Okay, for the sake of simplicity, let's say I'm normal on this imaginary scale I just thought up.
In fact, let's stipulate that everybody is usually normal.
It's not a looks scale. It's not a personality scale either, though that's a little bit closer. Maybe it's more of a pleasantness, or a niceness scale.
What it is, is a self-scale.
Clear as mud, right?
Let me explain.
Man I've got a lot of paragraphs already.
Does it even count as a paragraph it only has a single sentence? Is a paragraph defined by content or by spacing and/or indentation?
But I wildly digress.
What I mean is, when I feel like myself, when I am behaving like myself, I'm right in the middle on my personal scale. I'm my normal self. When my energy level is low, such as when I'm more sad or tired than normal, my position on my scale worsens. I become less likable, less friendly. When my energy level is higher, like when I'm excited or happy about something (hey, it can happen) then my position on my scale is higher.

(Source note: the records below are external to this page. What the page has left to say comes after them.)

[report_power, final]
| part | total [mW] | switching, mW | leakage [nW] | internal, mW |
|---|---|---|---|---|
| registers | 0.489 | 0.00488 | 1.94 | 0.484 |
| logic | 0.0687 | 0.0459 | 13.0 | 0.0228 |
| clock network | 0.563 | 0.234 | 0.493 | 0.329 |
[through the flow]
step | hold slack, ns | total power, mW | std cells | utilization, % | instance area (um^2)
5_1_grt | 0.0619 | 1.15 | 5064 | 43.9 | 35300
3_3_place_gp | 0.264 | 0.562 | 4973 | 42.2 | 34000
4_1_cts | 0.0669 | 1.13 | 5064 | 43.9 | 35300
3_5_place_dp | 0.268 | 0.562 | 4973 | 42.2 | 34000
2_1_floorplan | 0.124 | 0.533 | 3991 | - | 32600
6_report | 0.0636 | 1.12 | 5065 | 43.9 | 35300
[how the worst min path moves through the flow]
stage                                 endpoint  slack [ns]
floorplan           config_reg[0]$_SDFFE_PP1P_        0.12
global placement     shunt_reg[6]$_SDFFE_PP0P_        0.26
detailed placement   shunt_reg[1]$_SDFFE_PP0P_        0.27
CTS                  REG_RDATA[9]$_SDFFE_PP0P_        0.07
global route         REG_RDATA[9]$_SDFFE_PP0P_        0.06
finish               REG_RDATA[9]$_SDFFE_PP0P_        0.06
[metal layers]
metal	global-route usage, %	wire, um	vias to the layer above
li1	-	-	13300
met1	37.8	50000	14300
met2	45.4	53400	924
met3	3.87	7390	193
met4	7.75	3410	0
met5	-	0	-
$ cat src/hdl/cssp_pkg.sv
package cssp_pkg;
   // register offsets as printed (7-bit register space)
   localparam logic [6:0] OFF_PIN_FUNC   = 7'h0B;
   localparam logic [6:0] OFF_CLK_SEL    = 7'h24;
   localparam logic [6:0] OFF_IDLE_LVL   = 7'h25;
   localparam logic [6:0] OFF_DATA_LO    = 7'h26;
   localparam logic [6:0] OFF_DATA_HI    = 7'h27;
   localparam logic [6:0] OFF_STATUS     = 7'h28;
   // field positions
   localparam int PF_XFER_BIT   = 3;
   localparam int PF_DIR_BIT    = 2;
   localparam int PF_ENA_BIT    = 1;
   localparam int IDLE_LVL_BIT  = 1;
   localparam int CS_DIV4_BIT   = 3;
   localparam int ST_FLAG_BIT   = 0;
   // reset values
   localparam logic [3:0] RST_PIN_FUNC = 4'h0;
   localparam logic [3:0] RST_CLK_SEL  = 4'h0;
   localparam logic [1:0] RST_IDLE_LVL = 2'h0;
   // timing
   localparam int CLK_SEL_DELAY = 2;  // instructions until a clock select acts
   localparam int BITS_PER_XFER = 8;
   localparam logic [2:0] CNT_ZERO = 3'h0;
   localparam logic [2:0] CSEL_SYSCLK = 3'h6;
   localparam logic [2:0] CSEL_EXT    = 3'h7;
   typedef enum logic [1:0] {
      ST_START_WAIT = 2'b00,
      ST_CLK_WAIT   = 2'b01,
      ST_XFER       = 2'b10,
      ST_CONT       = 2'b11
   } cssp_state_t;
endpackage

$ cat src/hdl/cssp_top.sv
// How it works
// - one transfer moves exactly eight data bits
// - pin function bits 3,2,1 select mode
// - data register shifts out and in
// - output pin undefined until data or idle
// - start clears counter; counter counts rising edges
// - leaving transfer clears counter, sets flag
// - reset gives start-wait; clock edges ignored
// - start in start-wait enters clock-wait
// - first edge in clock-wait starts transfer
// - continuous mode with internal clock enters clock output state
// - clock select write returns to start-wait
// - start during transfer returns to clock-wait
// - after eight clocks: external clock-wait, internal stop
// - continuous state only drives serial clock
// - idle output level from idle control bit
// - eighth noisy pulse ends transfer, flag set
// - dummy clock select write sets flag again
// - no flag if stopped in first low phase
// - lsb first; out on fall, in on rise
// - clock select acts two instructions later
// - prescaler, system clock or external selection
//
// Added by the designer: the address-and-strobe port.
module cssp_top #(
   parameter int PRESCALE_W = 14  // prescaler width, 2048*4 needs 13 bits
) (
   input  wire logic       mclk,        // system clock
   input  wire logic       rst,         // synchronous reset
   input  wire logic [6:0] reg_addr,    // register address
   input  wire logic [3:0] reg_wdata,   // write data nibble
   input  wire logic       reg_wr,      // write strobe
   input  wire logic       reg_rd,      // read strobe
   output logic      [3:0] reg_rdata,   // read data, cycle after strobe
   input  wire logic       start_xfer,  // start instruction pulse
   input  wire logic       flag_clr,    // clear request flag pulse
   output logic            req_flag,    // serial request flag
   input  wire logic       sck_in,      // serial clock pin input
   output logic            sck_out,     // serial clock pin output level
   output logic            sck_oe_n,    // low while clock pin driven
   input  wire logic       sdi,         // serial data in
   output logic            sdo,         // serial data out
   output logic            sdo_oe_n     // low while data pin driven
);
   initial begin
      if (PRESCALE_W < 13 || PRESCALE_W > 24)
         $error("PRESCALE_W out of range");
   end

   logic [3:0]  pin_func_q, clk_sel_q, clk_sel_act_q;
   logic [1:0]  idle_lvl_q;
   logic [7:0]  shreg_q;
   logic [2:0]  cnt_q;
   logic [1:0]  csdly_q;
   logic        flag_q, sdo_q, sck_gen_q, sck_s1_q, sck_s2_q, sck_s3_q;
   logic        first_low_q, cs_pend_q;
   logic [PRESCALE_W-1:0] pre_q;
   logic [3:0]  rdata_q;
   cssp_pkg::cssp_state_t state_q, state_d;

   wire wr_pin  = reg_wr && reg_addr == cssp_pkg::OFF_PIN_FUNC;
   wire wr_cs   = reg_wr && reg_addr == cssp_pkg::OFF_CLK_SEL;
   wire wr_idle = reg_wr && reg_addr == cssp_pkg::OFF_IDLE_LVL;
   wire wr_lo   = reg_wr && reg_addr == cssp_pkg::OFF_DATA_LO;
   wire wr_hi   = reg_wr && reg_addr == cssp_pkg::OFF_DATA_HI;

   // mode decode from pin function bits
   wire pf_en    = pin_func_q[cssp_pkg::PF_ENA_BIT];
   wire mode_cont = pf_en && !pin_func_q[cssp_pkg::PF_XFER_BIT];
   wire mode_rx  = pf_en && pin_func_q[cssp_pkg::PF_XFER_BIT]
                   && !pin_func_q[cssp_pkg::PF_DIR_BIT];
   wire mode_tx  = pf_en && pin_func_q[cssp_pkg::PF_XFER_BIT]
                   && pin_func_q[cssp_pkg::PF_DIR_BIT];
   wire ext_clk  = clk_sel_act_q[2:0] == cssp_pkg::CSEL_EXT;

   // internal clock period select: tap of the prescaler
   function automatic int tap_of(input logic [3:0] sel);
      int t;
      t = 0;
      case (sel[2:0])
         3'h0: t = 11;
         3'h1: t = 9;
         3'h2: t = 7;
         3'h3: t = 5;
         3'h4: t = 3;
         3'h5: t = 1;
         default: t = 0;
      endcase
      return t + (sel[cssp_pkg::CS_DIV4_BIT] ? 1 : 0);
   endfunction

   // one generated edge every half period; system clock mode toggles
   // every cycle for div2, every other cycle for div4
   logic [PRESCALE_W-1:0] half_mask;
   always_comb begin
      half_mask = '0;
      if (clk_sel_act_q[2:0] == cssp_pkg::CSEL_SYSCLK)
         half_mask = clk_sel_act_q[3] ? PRESCALE_W'(1) : '0;
      else
         half_mask = PRESCALE_W'((1 << tap_of(clk_sel_act_q)) - 1);
   end
   wire gen_run  = !ext_clk && (state_q == cssp_pkg::ST_CLK_WAIT
                   || state_q == cssp_pkg::ST_XFER
                   || state_q == cssp_pkg::ST_CONT) && !cs_pend_q;
   wire gen_tick = gen_run && ((pre_q & half_mask) == half_mask);

   // edges of the serial clock seen by the shifter
   wire ext_fall = sck_s3_q && !sck_s2_q;
   wire ext_rise = !sck_s3_q && sck_s2_q;
   wire sck_fall = ext_clk ? ext_fall : gen_tick && sck_gen_q;
   wire sck_rise = ext_clk ? ext_rise : gen_tick && !sck_gen_q;
   wire sck_lvl  = ext_clk ? sck_s2_q : sck_gen_q;
   wire cnt_last = cnt_q == 3'(cssp_pkg::BITS_PER_XFER - 1);

   // leaving transfer: flag unless stopped in first low phase
   wire xfer_done = state_q == cssp_pkg::ST_XFER && sck_rise && cnt_last;
   wire xfer_abort = state_q == cssp_pkg::ST_XFER && (start_xfer || wr_cs);
   wire set_flag  = xfer_done || (xfer_abort && !first_low_q)
                    || (wr_cs && state_q == cssp_pkg::ST_START_WAIT
                        && !flag_q);

   always_comb begin
      state_d = state_q;
      case (state_q)
         cssp_pkg::ST_START_WAIT: begin
            if (start_xfer)
               state_d = cssp_pkg::ST_CLK_WAIT;
         end
         cssp_pkg::ST_CLK_WAIT: begin
            if (wr_cs)
               state_d = cssp_pkg::ST_START_WAIT;
            else if (sck_fall && mode_cont && !ext_clk)
               state_d = cssp_pkg::ST_CONT;
            else if (sck_fall && (mode_rx || mode_tx))
               state_d = cssp_pkg::ST_XFER;
         end
         cssp_pkg::ST_XFER: begin
            if (wr_cs)
               state_d = cssp_pkg::ST_START_WAIT;
            else if (start_xfer)
               state_d = cssp_pkg::ST_CLK_WAIT;
            else if (xfer_done)
               state_d = ext_clk ? cssp_pkg::ST_CLK_WAIT
                                 : cssp_pkg::ST_START_WAIT;
         end
         cssp_pkg::ST_CONT: begin
            if (wr_cs)
               state_d = cssp_pkg::ST_START_WAIT;
         end
         default: state_d = cssp_pkg::ST_START_WAIT;
      endcase
   end

   always_ff @(posedge mclk) begin
      if (rst) begin
         state_q <= cssp_pkg::ST_START_WAIT;
      end else begin
         state_q <= state_d;
      end
   end

   // registers written by software
   always_ff @(posedge mclk) begin
      if (rst) begin
         pin_func_q <= cssp_pkg::RST_PIN_FUNC;
         clk_sel_q  <= cssp_pkg::RST_CLK_SEL;
         idle_lvl_q <= cssp_pkg::RST_IDLE_LVL;
      end else begin
         if (wr_pin)
            pin_func_q <= reg_wdata;
         if (wr_cs)
            clk_sel_q <= reg_wdata;
         if (wr_idle && state_q != cssp_pkg::ST_XFER)
            idle_lvl_q <= reg_wdata[1:0];
      end
   end

   // clock select takes effect after two instruction slots
   always_ff @(posedge mclk) begin
      if (rst) begin
         clk_sel_act_q <= cssp_pkg::RST_CLK_SEL;
         csdly_q       <= 2'h0;
         cs_pend_q     <= 1'b0;
      end else if (wr_cs) begin
         csdly_q   <= 2'(cssp_pkg::CLK_SEL_DELAY);
         cs_pend_q <= 1'b1;
      end else if (cs_pend_q) begin
         if (csdly_q == 2'h1) begin
            clk_sel_act_q <= clk_sel_q;
            cs_pend_q     <= 1'b0;
         end
         csdly_q <= csdly_q - 2'h1;
      end
   end

   // prescaler and generated serial clock (idle high)
   always_ff @(posedge mclk) begin
      if (rst || !gen_run) begin
         pre_q     <= '0;
         sck_gen_q <= 1'b1;
      end else begin
         pre_q <= pre_q + PRESCALE_W'(1);
         if (gen_tick)
            sck_gen_q <= !sck_gen_q;
      end
   end

   // pin sampling: s1 feeds s2, s2 feeds s3
   always_ff @(posedge mclk) begin
      if (rst) begin
         sck_s1_q <= 1'b1;
         sck_s2_q <= 1'b1;
         sck_s3_q <= 1'b1;
      end else begin
         sck_s1_q <= sck_in;
         sck_s2_q <= sck_s1_q;
         sck_s3_q <= sck_s2_q;
      end
   end

   // pulse counter and first-low tracking
   always_ff @(posedge mclk) begin
      if (rst) begin
         cnt_q       <= cssp_pkg::CNT_ZERO;
         first_low_q <= 1'b0;
      end else if (start_xfer || wr_cs || xfer_done) begin
         cnt_q       <= cssp_pkg::CNT_ZERO;
         first_low_q <= 1'b0;
      end else if (state_q == cssp_pkg::ST_XFER && sck_rise) begin
         cnt_q       <= cnt_q + 3'h1;
         first_low_q <= 1'b0;
      end else if (state_q == cssp_pkg::ST_CLK_WAIT && state_d ==
                   cssp_pkg::ST_XFER) begin
         first_low_q <= 1'b1;
      end
   end

   // request flag: hardware set wins over clear
   always_ff @(posedge mclk) begin
      if (rst)
         flag_q <= 1'b0;
      else if (set_flag)
         flag_q <= 1'b1;
      else if (flag_clr)
         flag_q <= 1'b0;
   end

   // shift register and data pin; lsb first
   wire in_xfer = state_q == cssp_pkg::ST_XFER || state_d == cssp_pkg::ST_XFER;
   always_ff @(posedge mclk) begin
      if (rst) begin
         shreg_q <= 8'h00;
         sdo_q   <= 1'b1;
      end else begin
         if (wr_lo)
            shreg_q[3:0] <= reg_wdata;
         else if (wr_hi)
            shreg_q[7:4] <= reg_wdata;
         else if (in_xfer && sck_rise && state_q == cssp_pkg::ST_XFER)
            shreg_q <= {(mode_rx ? sdi : shreg_q[0]),
                        shreg_q[7:1]};
         if (in_xfer && sck_fall && mode_tx)
            sdo_q <= shreg_q[0];
         else if (!in_xfer && (wr_idle || state_q == cssp_pkg::ST_START_WAIT))
            sdo_q <= wr_idle ? reg_wdata[cssp_pkg::IDLE_LVL_BIT]
                             : idle_lvl_q[cssp_pkg::IDLE_LVL_BIT];
      end
   end

   // read port
   wire [3:0] rd_mux =
      reg_addr == cssp_pkg::OFF_DATA_LO ? shreg_q[3:0] :
      reg_addr == cssp_pkg::OFF_DATA_HI ? shreg_q[7:4] :
      reg_addr == cssp_pkg::OFF_STATUS  ?
         {state_q, sck_lvl, flag_q} : 4'h0;
   always_ff @(posedge mclk) begin
      if (rst)
         rdata_q <= 4'h0;
      else
         rdata_q <= reg_rd ? rd_mux : 4'h0;
   end

   assign reg_rdata = rdata_q;
   assign req_flag  = flag_q;
   assign sck_out   = sck_gen_q;
   assign sck_oe_n  = !(pf_en && !ext_clk);
   assign sdo       = sdo_q;
   assign sdo_oe_n  = !(pf_en && !mode_rx && !mode_cont);
endmodule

Remember, the stipulation that everybody is normal on their own scale. This means that Richard Simmons is normal. A high-school cheerleader is normal. That Virginia Tech fucker was normal, assuming that he was always sad or moody or homicidal or whatever. Hitler was normal. He was an asshole but when he was being his asshole self, then he was also being his normal self.
There is a point to this, really. I'm not just typing to kill time. Well, maybe that's part of the reason, but it's not the only one.
I almost digressed again. Whew!
I don't know if it's really relevant, but any changes to your position must be, by definition, temporary changes. Because if whatever mood swing that's going on lasts too long, then that becomes the new you, and you become normal again. The scale just gets recalibrated. Like, I'm a lot more sad now than I was five years ago. But I was my normal self then, and I'm my normal self now. It's just that normal has changed for me. Does that make sense? I hope so.
We can also affect others, and they can affect us.
And this is the part where I finally get to the fucking point.
Couples can be similarly rated. Ditto for friends and coworkers and siblings and whatever else might bring two or more people together.
Take your average man and wife. He's normal, and so is she. But when they're together, what happens? Do they act differently than they normally would. Does he shut up so she can dominate the conversion? Does she get angry at the way he talks to other women?
What are they like as a couple? Better or worse or the same?
Do they boost each other up, so that their sum is greater than its parts? Or do they drag each other down? Do people really enjoy time with one, or with the other, but never with both at the same time?
When I was with MixedSignalGirl, we boosted each other up pretty well. Most of the time. People generally liked spending time with us. Most of the time. WeirdGirl also seems to be immune to my powers, so the two us together are probably more fun when we're together than when we're separate.
I know a few couples who don't seem to change at all. My sister Neisha and her husband Chris. My friend Eric and his wife Teri. They are exactly the same whether they're together or apart. This, to me, would seem to be the goal of all this.
I also know a few who, like the married couple in the example above, are real downers for each other. Spending time with one of them is great. Spending time with the other one is great too. But put them together and suddenly everyone starts making excuses to get away from them. Or trying to kill themselves because it's just too fucking depressing being around them.
They drag each other down, and then a sort of a singularity forms, and they start affecting everyone around them. And once that happens, the only hope is that some super-positive couple like TeamHotness shows up and reestablishes the balance in the universe.